In una burrascosa telefonata, all’indomani del “golpe fallito”, come l’ha liquidato il presidente venezuelano Nicolas Maduro, Lavrov ha rinfacciato al collega americano Mike Pompeo di non aver escluso un’azione militare Usa nel Paese. “E’ possibile”, aveva detto Pompeo in mattinata parlando di un’azione di forza da parte di Washington. “Se necessario, è quello che faranno gli Stati Uniti” per restaurare la democrazia, “anche se preferiremmo una transizione pacifica del potere”, aveva spiegato il capo della diplomazia Usa in un’intervista tv.
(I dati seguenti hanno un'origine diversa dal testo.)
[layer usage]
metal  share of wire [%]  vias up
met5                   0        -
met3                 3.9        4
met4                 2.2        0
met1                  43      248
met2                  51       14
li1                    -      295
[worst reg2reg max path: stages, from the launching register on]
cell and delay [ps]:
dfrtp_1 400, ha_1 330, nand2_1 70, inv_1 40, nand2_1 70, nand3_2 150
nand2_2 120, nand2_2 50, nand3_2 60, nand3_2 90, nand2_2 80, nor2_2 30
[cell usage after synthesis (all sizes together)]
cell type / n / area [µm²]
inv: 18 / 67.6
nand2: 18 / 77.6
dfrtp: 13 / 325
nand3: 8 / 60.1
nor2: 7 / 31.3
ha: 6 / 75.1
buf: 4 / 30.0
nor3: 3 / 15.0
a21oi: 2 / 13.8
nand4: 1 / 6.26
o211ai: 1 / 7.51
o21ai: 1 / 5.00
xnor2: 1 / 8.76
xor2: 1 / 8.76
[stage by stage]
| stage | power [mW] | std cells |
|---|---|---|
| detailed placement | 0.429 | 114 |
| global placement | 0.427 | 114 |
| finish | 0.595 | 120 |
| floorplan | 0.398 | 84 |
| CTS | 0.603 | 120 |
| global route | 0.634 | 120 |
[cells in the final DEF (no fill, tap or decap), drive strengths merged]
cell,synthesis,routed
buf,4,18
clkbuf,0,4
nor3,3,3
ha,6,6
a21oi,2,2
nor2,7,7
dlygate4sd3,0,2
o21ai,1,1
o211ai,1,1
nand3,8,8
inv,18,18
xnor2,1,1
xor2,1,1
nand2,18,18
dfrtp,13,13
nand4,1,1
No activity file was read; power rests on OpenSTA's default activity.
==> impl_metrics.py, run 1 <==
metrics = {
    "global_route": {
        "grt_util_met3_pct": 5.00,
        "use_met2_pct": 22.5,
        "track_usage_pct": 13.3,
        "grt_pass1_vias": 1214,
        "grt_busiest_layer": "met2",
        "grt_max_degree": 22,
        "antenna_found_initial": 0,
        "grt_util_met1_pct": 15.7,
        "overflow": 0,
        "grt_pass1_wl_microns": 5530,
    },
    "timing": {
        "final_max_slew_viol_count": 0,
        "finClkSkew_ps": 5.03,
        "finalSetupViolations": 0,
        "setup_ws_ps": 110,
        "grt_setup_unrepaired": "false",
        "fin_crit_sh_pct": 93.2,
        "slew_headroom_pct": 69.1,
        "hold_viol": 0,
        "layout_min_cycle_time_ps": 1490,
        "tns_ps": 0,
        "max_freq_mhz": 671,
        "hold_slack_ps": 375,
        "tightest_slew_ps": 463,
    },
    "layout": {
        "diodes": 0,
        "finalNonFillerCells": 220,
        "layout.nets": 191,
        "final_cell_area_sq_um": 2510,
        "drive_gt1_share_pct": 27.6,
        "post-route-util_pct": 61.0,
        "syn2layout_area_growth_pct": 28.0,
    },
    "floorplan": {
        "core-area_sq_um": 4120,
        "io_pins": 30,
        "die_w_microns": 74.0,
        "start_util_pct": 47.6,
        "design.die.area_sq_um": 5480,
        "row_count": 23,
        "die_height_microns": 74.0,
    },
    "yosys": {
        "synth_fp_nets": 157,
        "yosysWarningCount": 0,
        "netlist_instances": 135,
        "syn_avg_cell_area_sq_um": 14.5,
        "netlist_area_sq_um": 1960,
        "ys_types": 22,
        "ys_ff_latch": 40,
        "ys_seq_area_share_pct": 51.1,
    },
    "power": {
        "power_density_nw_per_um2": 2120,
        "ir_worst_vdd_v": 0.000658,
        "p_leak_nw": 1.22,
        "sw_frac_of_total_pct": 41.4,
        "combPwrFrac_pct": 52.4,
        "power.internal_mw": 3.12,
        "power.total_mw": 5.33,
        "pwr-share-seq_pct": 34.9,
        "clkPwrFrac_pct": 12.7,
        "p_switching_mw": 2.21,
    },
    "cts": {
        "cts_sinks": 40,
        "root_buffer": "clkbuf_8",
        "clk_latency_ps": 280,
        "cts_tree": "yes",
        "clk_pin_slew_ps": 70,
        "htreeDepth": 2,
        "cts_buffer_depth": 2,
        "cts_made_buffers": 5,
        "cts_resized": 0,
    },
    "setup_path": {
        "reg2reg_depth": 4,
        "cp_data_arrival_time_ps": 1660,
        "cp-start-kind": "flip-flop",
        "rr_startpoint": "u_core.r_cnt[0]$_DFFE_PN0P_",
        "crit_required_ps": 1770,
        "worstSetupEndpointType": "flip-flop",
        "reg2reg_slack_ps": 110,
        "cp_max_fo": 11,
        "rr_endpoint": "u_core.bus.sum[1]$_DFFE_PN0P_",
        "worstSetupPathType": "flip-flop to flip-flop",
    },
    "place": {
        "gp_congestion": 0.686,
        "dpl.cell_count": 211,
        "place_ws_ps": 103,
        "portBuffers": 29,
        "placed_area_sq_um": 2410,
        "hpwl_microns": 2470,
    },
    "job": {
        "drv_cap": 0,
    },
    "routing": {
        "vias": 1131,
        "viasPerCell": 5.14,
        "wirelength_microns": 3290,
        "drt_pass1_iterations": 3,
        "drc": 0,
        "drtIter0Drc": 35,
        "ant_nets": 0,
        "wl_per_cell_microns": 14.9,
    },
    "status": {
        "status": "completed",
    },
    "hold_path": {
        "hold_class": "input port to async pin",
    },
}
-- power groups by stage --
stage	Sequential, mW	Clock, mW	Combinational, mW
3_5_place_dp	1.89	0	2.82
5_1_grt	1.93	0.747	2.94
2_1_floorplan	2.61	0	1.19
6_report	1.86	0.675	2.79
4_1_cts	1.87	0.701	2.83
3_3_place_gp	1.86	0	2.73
Immediata la reazione di Mosca, che ha ammonito Washington a non immischiarsi negli affari interni del Venezuela, minacciando altrimenti “gravi conseguenze”: “E’ una violazione flagrante del diritto internazionale che non ha nulla a che fare con la democrazia”, ha urlato al telefono Lavrov. Altrettanto dura la replica di Pompeo, che ha accusato la Russia (e Cuba) di voler “destabilizzare” il Venezuela, mettendo così a rischio le relazioni bilaterali tra Washington e Mosca. Il capo del Dipartimento di Stato ha quindi insistito perché la Russia cessi immediatamente le attività di sostegno a Maduro. Mentre a mettere in guardia Cuba ci ha pensato direttamente Donald Trump: “Se le truppe e le milizie cubane non cesseranno immediatamente le operazioni militari e di altro genere allo scopo di causare la morte e la distruzione della Costituzione venezuelana, imporremo un embargo totale sull’isola insieme a più sanzioni”, ha tuonato il presidente in un tweet.
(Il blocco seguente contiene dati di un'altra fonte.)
===== src/rtl/param_seq_detector.sv =====
// Serial LEN-bit pattern detector with overlap mode
// and a saturating match counter.
module param_seq_detector #(
  parameter int                LEN     = 4,
  parameter logic [LEN-1:0]    PATTERN = 4'b1011,
  parameter bit                OVERLAP = 1'b1,
  parameter int                CNT_W   = 8,
  localparam int               FW      = $clog2(LEN+1)
) (
  input  logic             CLK,
  input  logic             nRST,
  input  logic             EN,
  input  logic             CLR,
  input  logic             X_IN,
  output logic             Y_OUT,
  output logic [CNT_W-1:0] DET_CNT,
  output logic [FW-1:0]    FILL
);

  localparam logic [FW-1:0] FULL = FW'(LEN);

  logic [LEN-1:0] hist;
  logic [LEN-1:0] nh;
  logic [FW-1:0]  nf;
  logic           hit;
  logic           cnt_max;

  always_comb begin
    nh      = {hist[LEN-2:0], X_IN};
    nf      = (FILL == FULL) ? FILL : FILL + 1'b1;
    hit     = (nf == FULL) && (nh == PATTERN);
    cnt_max = &DET_CNT;
  end

  // hist may hold stale zeros; FILL gates hits until LEN fresh bits
  always_ff @(posedge CLK or negedge nRST) begin
    if (!nRST) begin
      hist    <= '0;
      FILL    <= '0;
      Y_OUT   <= 1'b0;
      DET_CNT <= '0;
    end else if (CLR) begin
      hist    <= '0;
      FILL    <= '0;
      Y_OUT   <= 1'b0;
      DET_CNT <= '0;
    end else if (EN) begin
      hist  <= nh;
      Y_OUT <= hit;
      FILL  <= (hit && !OVERLAP) ? '0 : nf;
      if (hit && !cnt_max)
        DET_CNT <= DET_CNT + 1'b1;
    end else begin
      Y_OUT <= 1'b0;
    end
  end

endmodule


===== config.mk =====
export PLATFORM = sky130hd
export DESIGN_NAME = param_seq_detector
export DESIGN_NICKNAME = d
export VERILOG_FILES = /design/src/rtl/param_seq_detector.sv
export SDC_FILE = /design/constraint.sdc
export NUM_CORES = 1
export LEC_CHECK = 0
export BUFFER_PORTS_ARGS = -buffer_cell sky130_fd_sc_hd__buf_2
export CORE_MARGIN = 4
export CORE_UTILIZATION = 40
export DETAILED_ROUTE_END_ITERATION = 10
export PLACE_DENSITY = 0.67
export SLEW_MARGIN = 10
export SYNTH_ARGS = -nofsm -noshare
export SYNTH_HDL_FRONTEND = slang
export SYNTH_SLANG_ARGS = --single-unit

===== constraint.sdc =====
create_clock -name CLK -period 2.65 [get_ports CLK]
set_input_delay 0.53 -clock CLK [delete_from_list [all_inputs] [get_ports CLK]]
set_output_delay 0.53 -clock CLK [all_outputs]
set_load 0.01 [all_outputs]

# Word-level counts from Yosys, hierarchy flattened
# Cells that the tools add are included.
# totals
inputBits	5
output_inout_bits	12
regBits	15
elab_cells	26
# op_classes
muxes	10
eq_ne	3
n_reduce_logical	7
n_addsub	2
# ops
op	count
2-to-1 mux 8 bit	3
2-to-1 mux 3 bit	5
adder 8 x 1 -> 8 bit, second input constant	1
AND reduction 8 bit	1
equality test 3 bit, second input constant	2
equality test 4 bit, second input constant	1
nonzero test 2 bit	2
adder 3 x 1 -> 3 bit, second input constant	1
logical AND 1 bit	2
2-to-1 mux 1 bit	2
AND reduction 2 bit	1
logical NOT 1 bit	1

# Logic depth before layout (Yosys ltp)
# logic_depth
ltp_word	8
ltp_mapped	7
mapped_depth_nobuf	7

# Least setup slack after synthesis
# OpenSTA, ideal clock, no wires.
# synth_path
kind	flip-flop to flip-flop
startpoint	reg FILL[0]
endpoint	reg DET_CNT[6]
t_required_ps	2573
t_arrival_ps	2025
synth_period_minus_slack_ps	2102
setup_time_ps	77
slack_ps	548
path_stages_with_launch	8
n_path_buf	0
path_cell_list	dfrtp_1 -> inv_1 -> ha_1 -> or3b_4 -> a31oi_4 -> nand3_4 -> or4_1 -> a21oi_1
# synth_between
elab_chain_cells	7
elab_cells_between_ends	8
cone_classes	add/sub: 1; eq/ne: 2; mux: 1; reduce/logical: 4
# synth_rtl
item	line	rtl
from (decl)	17	output logic [FW-1:0] FILL
from (signal assigned)	50	FILL <= (hit && !OVERLAP) ? '0 : nf;
adder 3 x 1 -> 3 bit / equality test 3 bit (equally long branches)	30	nf = (FILL == FULL) ? FILL : FILL + 1'b1;
2-to-1 mux 3 bit (*)	30	
equality test 3 bit (*)	31	hit = (nf == FULL) && (nh == PATTERN);
logical AND 1 bit (*)	31	
logical AND 1 bit (*)	51	if (hit && !cnt_max)
nonzero test 2 bit (no source line) (*)	--	
AND reduction 2 bit (no source line) (*)	--	
to (signal assigned)	52	DET_CNT <= DET_CNT + 1'b1;
to (decl)	16	output logic [CNT_W-1:0] DET_CNT,
# Mark *: on every way between the ends. The rest lies on a longest branch, timed or not.
# A chain may end at the register's enable or synchronous reset.

# Final worst setup path
# Same ends and word-level chain as after synthesis.

==> run metrics <==
clk root buf=clkbuf_4; Total Power=415 uW; Pre-antenna DRT Iters=4; Clk Latency, worst-skew pair=about 280 ps; final WL=1.52 mm; clock power share=a little under a third; die width=approximately 53 um; RSZ-0062 raised after global routing=false; fillcell total=187; row count=15; die area=approximately 2800 sq um; CTS resizes=0; dpl hpwl=roughly 1.1 mm; Clock Skew=1.33 ps; # diodes=0; Gate power share=about a tenth; top post-synthesis cells by area=dfrtp_1 (47%), mux2i_1 (6.3%), ha_1 (4.7%); mapped cell area=~800 sq um; Port-buffer cells=16; Syn-to-layout area delta=15.8%; Post-CTS Hold Buffers=0; Syn Nets=85; launch point of the worst reg-to-reg path=FILL[0]$_DFFE_PN0P_; Core ar.=around 1800 sq um; minimum clock period=2160 ps; RR Endpoint=DET_CNT[6]$_DFFE_PN0P_; Top FF cell, synth=dfrtp_1; vias in the first global route=slightly below 600; GPL Wtd Cong=around 0.7; Pint=approximately 310 uW; Avg Synthesized Cell Area=between 10 and 15 sq um; status=complete, no violations; cell taking the most area after synthesis=dfrtp_1; WP data arrival=around 2400 ps; cts bufs inserted=3; Synth Instances=a little under 80; Slew HR=between 70 and 80%; critical path launch point type=flip-flop; sequential share of power=roughly 58%; CTS max path bufs=2; Post-synth EDFFs=0; Max Fclk=around 460 MHz; Vias=roughly 640; Die H=52.7 um; Post-synth top cells=dfrtp_1 (15), nor2_1 (10), a21oi_1 (5), mux2i_1 (5), nand2_1 (5); final antenna-violating net count=0; Hold Vio Cnt, Final=0; Yosys warning count=0; DR iter-0 viols=6; maxcap violations=0; Setup CP Type=flip-flop to flip-flop; H-Tree Depth=1; Finished Layout Cells=120; Psw=105 uW; class of the worst hold path=primary input to asynchronous set/reset pin; TritonCTS clock tree=done; area fraction of the dominant cell type after synthesis=a little under half; total track usage=13.1%; Switching Fraction=between 20 and 30%; layout cells sized above 1=24.2%; count of final setup violators=0; grt total ovfl=0; synthesized flop and latch total=15; fin crit share=roughly four fifths; setup slack, reg-to-reg=just under 500 ps; clock sink total=15; count leader, synth=dfrtp_1; CP max FO=6; Worst-path clk slew=~90 ps; Synth cell types=28; Reg2Reg Depth=7; P_leak=0.000453 uW; Slew @ Worst Pin=337 ps; Req. time, crit path=2870 ps; Post-CTS Setup Repair Bufs=0; placed insts=approximately 120; Initial Utilization=between 40% and 50%; DR WL/cell=about 13 um; Peak VDD IR=about 320 uV; DR vias/cell=between 5 and 6; largest net degree at the start of global routing=17; fin nets=between 100 and 150; number of remaining DRC errors=0; I/O pins=17; sequential-to-total area share from yosys stat=a little under half; initial antenna violation count=0; fraction of registers with async set/reset=100%; Crit. End Element=flip-flop; Cell Pwr Density=approximately 450 nW/um^2; max-slew violation count=0; final setup TNS=0 ps; first-pass GRT wire length=around 2.6 mm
Intanto, nel Paese nuove manifestazioni di piazza per disarcionare il regime sono state convocate dal leader dell’opposizione autoproclamatosi presidente ad interim Juan Guaidò, che ha annunciato che a partire da giovedì inizierà un programma di scioperi scaglionati nell’amministrazione pubblica, fino a far sì che tutti i settori si uniscano in uno sciopero generale. “Resteremo nelle strade fino ad ottenere la fine dell’usurpazione di Maduro, un governo di transizione e libere elezioni”, ha assicurato Guaidò. Nuovi scontri si sono registrati in giornata, con gli agenti della Guardia nazionale bolivariana che hanno utilizzato gas lacrimogeni e sfollagente per disperdere centinaia di oppositori. E mentre i militari, almeno per ora, non hanno dato segnali di sostegno alla rivolta, l’altro leader dell’opposizione venezuelana, Leopoldo López, ha lasciato l’ambasciata del Cile dove si era rifugiato martedì trasferendosi in quella spagnola assieme alla sua famiglia.
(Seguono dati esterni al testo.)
==> config.mk <==
export PLATFORM = sky130hd
export DESIGN_NAME = bus_arbiter_rr
export DESIGN_NICKNAME = d
export VERILOG_FILES = /design/src/rtl/bus_arbiter_rr.sv
export SDC_FILE = /design/constraint.sdc
export NUM_CORES = 1
export LEC_CHECK = 0
export CORE_MARGIN = 5
export CORE_UTILIZATION = 51
export DETAILED_ROUTE_END_ITERATION = 8
export PLACE_DENSITY = 0.83
export SLEW_MARGIN = 20
export SYNTH_ARGS = -nofsm -noshare
export SYNTH_HDL_FRONTEND = slang
export SYNTH_SLANG_ARGS = --single-unit
==> constraint.sdc <==
create_clock -name clk -period 6.1 [get_ports clk]
set_clock_uncertainty 0.15 [all_clocks]
set_input_delay 0.915 -clock clk [delete_from_list [all_inputs] [get_ports clk]]
set_output_delay 0.915 -clock clk [all_outputs]
set_load 0.005 [all_outputs]
### src/rtl/orion_video_pkg.sv
// Orion video control-port constants and mode decoder.
// Shared by the video register block and its bus helpers.
package orion_video_pkg;

  localparam logic [7:0] PORT_MODE = 8'hF8;
  localparam logic [7:0] PORT_BANK = 8'hFA;
  localparam logic [7:0] PORT_PAL  = 8'hFC;
  localparam logic [7:0] PORT_IDX  = 8'hFD;
  localparam logic [7:0] CTL_LO    = 8'h08;
  localparam logic [7:0] CTL_HI    = 8'h0B;
  localparam logic [7:0] CTL_PRO   = 8'h0A;

  localparam logic [2:0] VM_0 = 3'd0;
  localparam logic [2:0] VM_1 = 3'd1;
  localparam logic [2:0] VM_2 = 3'd2;
  localparam logic [2:0] VM_3 = 3'd3;
  localparam logic [2:0] VM_4 = 3'd4;
  localparam logic [2:0] VM_5 = 3'd5;
  localparam logic [2:0] VM_6 = 3'd6;
  localparam logic [2:0] VM_7 = 3'd7;

  // m = {mode[4], mode[2:0]}; mode[3] does not affect the code
  function automatic logic [2:0] mode_decode(
    input logic [3:0] m
  );
    logic [2:0] r;
    r = VM_0;
    unique case (1'b1)
      m[3] & ~m[2]:          r = VM_6;
      m[3] & m[2]:           r = VM_7;
      m == 4'b0000:          r = VM_1;
      m == 4'b0001:          r = VM_2;
      m == 4'b0100:          r = VM_3;
      m == 4'b0101:          r = VM_4;
      m[3:1] == 3'b011:      r = VM_5;
      default:               r = VM_0;
    endcase
    return r;
  endfunction

endpackage

### src/rtl/orion_bus_wr_edge.sv
// Z80 write-strobe sampler: one wr_pulse per bus write.
// Sample resets high so a write held across reset still fires.
module orion_bus_wr_edge (
  input  logic clk,
  input  logic reset,
  input  logic wr_n,
  output logic wr_pulse
);

  logic wr_q;

  always_ff @(posedge clk) begin
    if (reset) wr_q <= 1'b1;
    else       wr_q <= wr_n;
  end

  assign wr_pulse = ~wr_n & wr_q;

endmodule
Gli scontri avvenuti martedì, ha fatto sapere Maduro, a partire da una rivolta antigovernativa vicino alla base aerea di La Carlota, a Caracas, hanno avuto un saldo di otto feriti fra le forze di sicurezza (tre funzionari di polizia e cinque ufficiali della Forza armata nazionale bolivariana), fra cui due colonnelli in condizioni gravi per ferite di arma da fuoco. A parte un 24enne morto negli scontri a La Victoria, gli arresti e qualche decina di feriti, il caos per ora non si è trasformato in un bagno di sangue. Ma la situazione rischia di precipitare da un momento all’altro.